Work to complete |
If a line in the material below has the word "parameter", copy it.

Material for the task |

`src/rtl/i2c_req_arbiter_pkg.sv`:
```
`default_nettype none
// =============================================================================
// i2c_req_arbiter_pkg : FSM encoding and default widths for the I2C arbiter
// Rev 1.0
// =============================================================================
package i2c_req_arbiter_pkg;

   localparam int c_STATE_W  = 2;
   localparam int c_ADDR_LEN = 7;
   localparam int c_DATA_LEN = 8;

   typedef enum logic [c_STATE_W-1:0] {
      ST_IDLE  = 2'd0,
      ST_ISSUE = 2'd1,
      ST_WAIT  = 2'd2,
      ST_RESP  = 2'd3
   } state_t;

endpackage
`default_nettype wire

```
`src/rtl/i2c_req_arbiter_rr_arbiter.sv`:
```
`default_nettype none
// =============================================================================
// rr_arbiter : combinational round-robin pick, search starts at ptr and wraps
// Rev 1.0
// =============================================================================
module rr_arbiter
   import i2c_req_arbiter_pkg::*;
#(
   parameter int N     = 4,
   parameter int IDX_W = $clog2(N)
) (
   input  logic [N-1:0]     req,
   input  logic [IDX_W-1:0] ptr,
   output logic [N-1:0]     grant,
   output logic [IDX_W-1:0] grant_idx,
   output logic             any
);

   logic             w_found;
   logic [IDX_W:0]   w_sum;
   logic [IDX_W-1:0] w_idx;

   // One spare bit on the sum so ptr+k never overflows before the wrap
   always_comb begin
      grant     = '0;
      grant_idx = '0;
      w_found   = 1'b0;
      w_sum     = '0;
      w_idx     = '0;
      for (int k = 0; k < N; k++) begin
         w_sum = {1'b0, ptr} + (IDX_W+1)'(k);
         if (w_sum >= (IDX_W+1)'(N)) begin
            w_sum = w_sum - (IDX_W+1)'(N);
         end
         w_idx = w_sum[IDX_W-1:0];
         if (!w_found && req[w_idx]) begin
            w_found        = 1'b1;
            grant[w_idx]   = 1'b1;
            grant_idx      = w_idx;
         end
      end
   end

   assign any = |req;

endmodule
`default_nettype wire

```
`src/rtl/i2c_req_arbiter.sv`:
```
`default_nettype none
// =============================================================================
// i2c_req_arbiter : shares one I2C master among NUM_REQ requesters, with watchdog
// Rev 1.0
// =============================================================================
module i2c_req_arbiter
   import i2c_req_arbiter_pkg::*;
#(
   parameter int NUM_REQ        = 4,
   parameter int ADDR_LEN       = c_ADDR_LEN,
   parameter int DATA_LEN       = c_DATA_LEN,
   parameter int TIMEOUT_CYCLES = 4096
) (
   input  logic                         clk,
   input  logic                         rst,
   input  logic [NUM_REQ-1:0]           req_valid,
   output logic [NUM_REQ-1:0]           req_ready,
   input  logic [NUM_REQ*ADDR_LEN-1:0]  req_addr,
   input  logic [NUM_REQ-1:0]           req_rw,
   input  logic [NUM_REQ*DATA_LEN-1:0]  req_wdata,
   output logic [NUM_REQ-1:0]           rsp_valid,
   output logic [DATA_LEN-1:0]          rsp_rdata,
   output logic                         rsp_nack,
   output logic                         rsp_timeout,
   output logic                         m_start,
   output logic [ADDR_LEN-1:0]          m_addr,
   output logic                         m_rw,
   output logic [DATA_LEN-1:0]          m_wdata,
   output logic                         m_abort,
   input  logic                         m_busy,
   input  logic                         m_done,
   input  logic [DATA_LEN-1:0]          m_rdata,
   input  logic                         m_nack
);

   localparam int                  c_PTR_W    = $clog2(NUM_REQ);
   localparam int                  c_WD_W     = $clog2(TIMEOUT_CYCLES+1);
   localparam logic [c_WD_W-1:0]   c_WD_LAST  = c_WD_W'(TIMEOUT_CYCLES-1);
   localparam logic [c_PTR_W-1:0]  c_PTR_LAST = c_PTR_W'(NUM_REQ-1);
   localparam logic [NUM_REQ-1:0]  c_ONE      = {{(NUM_REQ-1){1'b0}}, 1'b1};

   logic [ADDR_LEN-1:0] w_addr  [NUM_REQ];
   logic [DATA_LEN-1:0] w_wdata [NUM_REQ];
   logic [NUM_REQ-1:0]  w_grant;
   logic [c_PTR_W-1:0]  w_gnt_idx;
   logic                w_any;

   state_t              r_state;
   logic [c_PTR_W-1:0]  r_rr_ptr;
   logic [c_PTR_W-1:0]  r_gnt_idx;
   logic [c_WD_W-1:0]   r_wd_cnt;
   logic [NUM_REQ-1:0]  r_req_ready;
   logic [NUM_REQ-1:0]  r_rsp_valid;
   logic [DATA_LEN-1:0] r_rsp_rdata;
   logic                r_rsp_nack;
   logic                r_rsp_timeout;
   logic                r_m_start;
   logic [ADDR_LEN-1:0] r_m_addr;
   logic                r_m_rw;
   logic [DATA_LEN-1:0] r_m_wdata;
   logic                r_m_abort;

   for (genvar i = 0; i < NUM_REQ; i++) begin : g_unpack
      assign w_addr[i]  = req_addr[i*ADDR_LEN +: ADDR_LEN];
      assign w_wdata[i] = req_wdata[i*DATA_LEN +: DATA_LEN];
   end

   rr_arbiter #(
      .N     (NUM_REQ),
      .IDX_W (c_PTR_W)
   ) u_rr_arbiter (
      .req       (req_valid),
      .ptr       (r_rr_ptr),
      .grant     (w_grant),
      .grant_idx (w_gnt_idx),
      .any       (w_any)
   );

   // Response fields are loaded on WAIT exit so rsp_valid shows in the RESP cycle
   always_ff @(posedge clk or posedge rst) begin
      if (rst) begin
         r_state       <= ST_IDLE;
         r_rr_ptr      <= '0;
         r_gnt_idx     <= '0;
         r_wd_cnt      <= '0;
         r_req_ready   <= '0;
         r_rsp_valid   <= '0;
         r_rsp_rdata   <= '0;
         r_rsp_nack    <= 1'b0;
         r_rsp_timeout <= 1'b0;
         r_m_start     <= 1'b0;
         r_m_addr      <= '0;
         r_m_rw        <= 1'b0;
         r_m_wdata     <= '0;
         r_m_abort     <= 1'b0;
      end else begin
         r_req_ready <= '0;
         r_rsp_valid <= '0;
         r_m_start   <= 1'b0;
         r_m_abort   <= 1'b0;
         case (r_state)
            ST_IDLE: begin
               if (w_any && !m_busy) begin
                  r_gnt_idx   <= w_gnt_idx;
                  r_m_addr    <= w_addr[w_gnt_idx];
                  r_m_rw      <= req_rw[w_gnt_idx];
                  r_m_wdata   <= w_wdata[w_gnt_idx];
                  r_req_ready <= w_grant;
                  r_state     <= ST_ISSUE;
               end
            end
            ST_ISSUE: begin
               r_m_start <= 1'b1;
               r_wd_cnt  <= '0;
               r_state   <= ST_WAIT;
            end
            ST_WAIT: begin
               if (m_done) begin
                  r_rsp_valid   <= c_ONE << r_gnt_idx;
                  r_rsp_rdata   <= m_rdata;
                  r_rsp_nack    <= m_nack;
                  r_rsp_timeout <= 1'b0;
                  r_state       <= ST_RESP;
               end else if (r_wd_cnt == c_WD_LAST) begin
                  r_m_abort     <= 1'b1;
                  r_rsp_valid   <= c_ONE << r_gnt_idx;
                  r_rsp_rdata   <= '0;
                  r_rsp_nack    <= 1'b1;
                  r_rsp_timeout <= 1'b1;
                  r_state       <= ST_RESP;
               end else begin
                  r_wd_cnt <= r_wd_cnt + 1'b1;
               end
            end
            ST_RESP: begin
               r_rr_ptr <= (r_gnt_idx == c_PTR_LAST) ? '0 : r_gnt_idx + 1'b1;
               r_state  <= ST_IDLE;
            end
            default: r_state <= ST_IDLE;
         endcase
      end
   end

   assign req_ready   = r_req_ready;
   assign rsp_valid   = r_rsp_valid;
   assign rsp_rdata   = r_rsp_rdata;
   assign rsp_nack    = r_rsp_nack;
   assign rsp_timeout = r_rsp_timeout;
   assign m_start     = r_m_start;
   assign m_addr      = r_m_addr;
   assign m_rw        = r_m_rw;
   assign m_wdata     = r_m_wdata;
   assign m_abort     = r_m_abort;

endmodule
`default_nettype wire

```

Solution to this exercise |
   parameter int N     = 4,
   parameter int IDX_W = $clog2(N)
   parameter int NUM_REQ        = 4,
   parameter int ADDR_LEN       = c_ADDR_LEN,
   parameter int DATA_LEN       = c_DATA_LEN,
   parameter int TIMEOUT_CYCLES = 4096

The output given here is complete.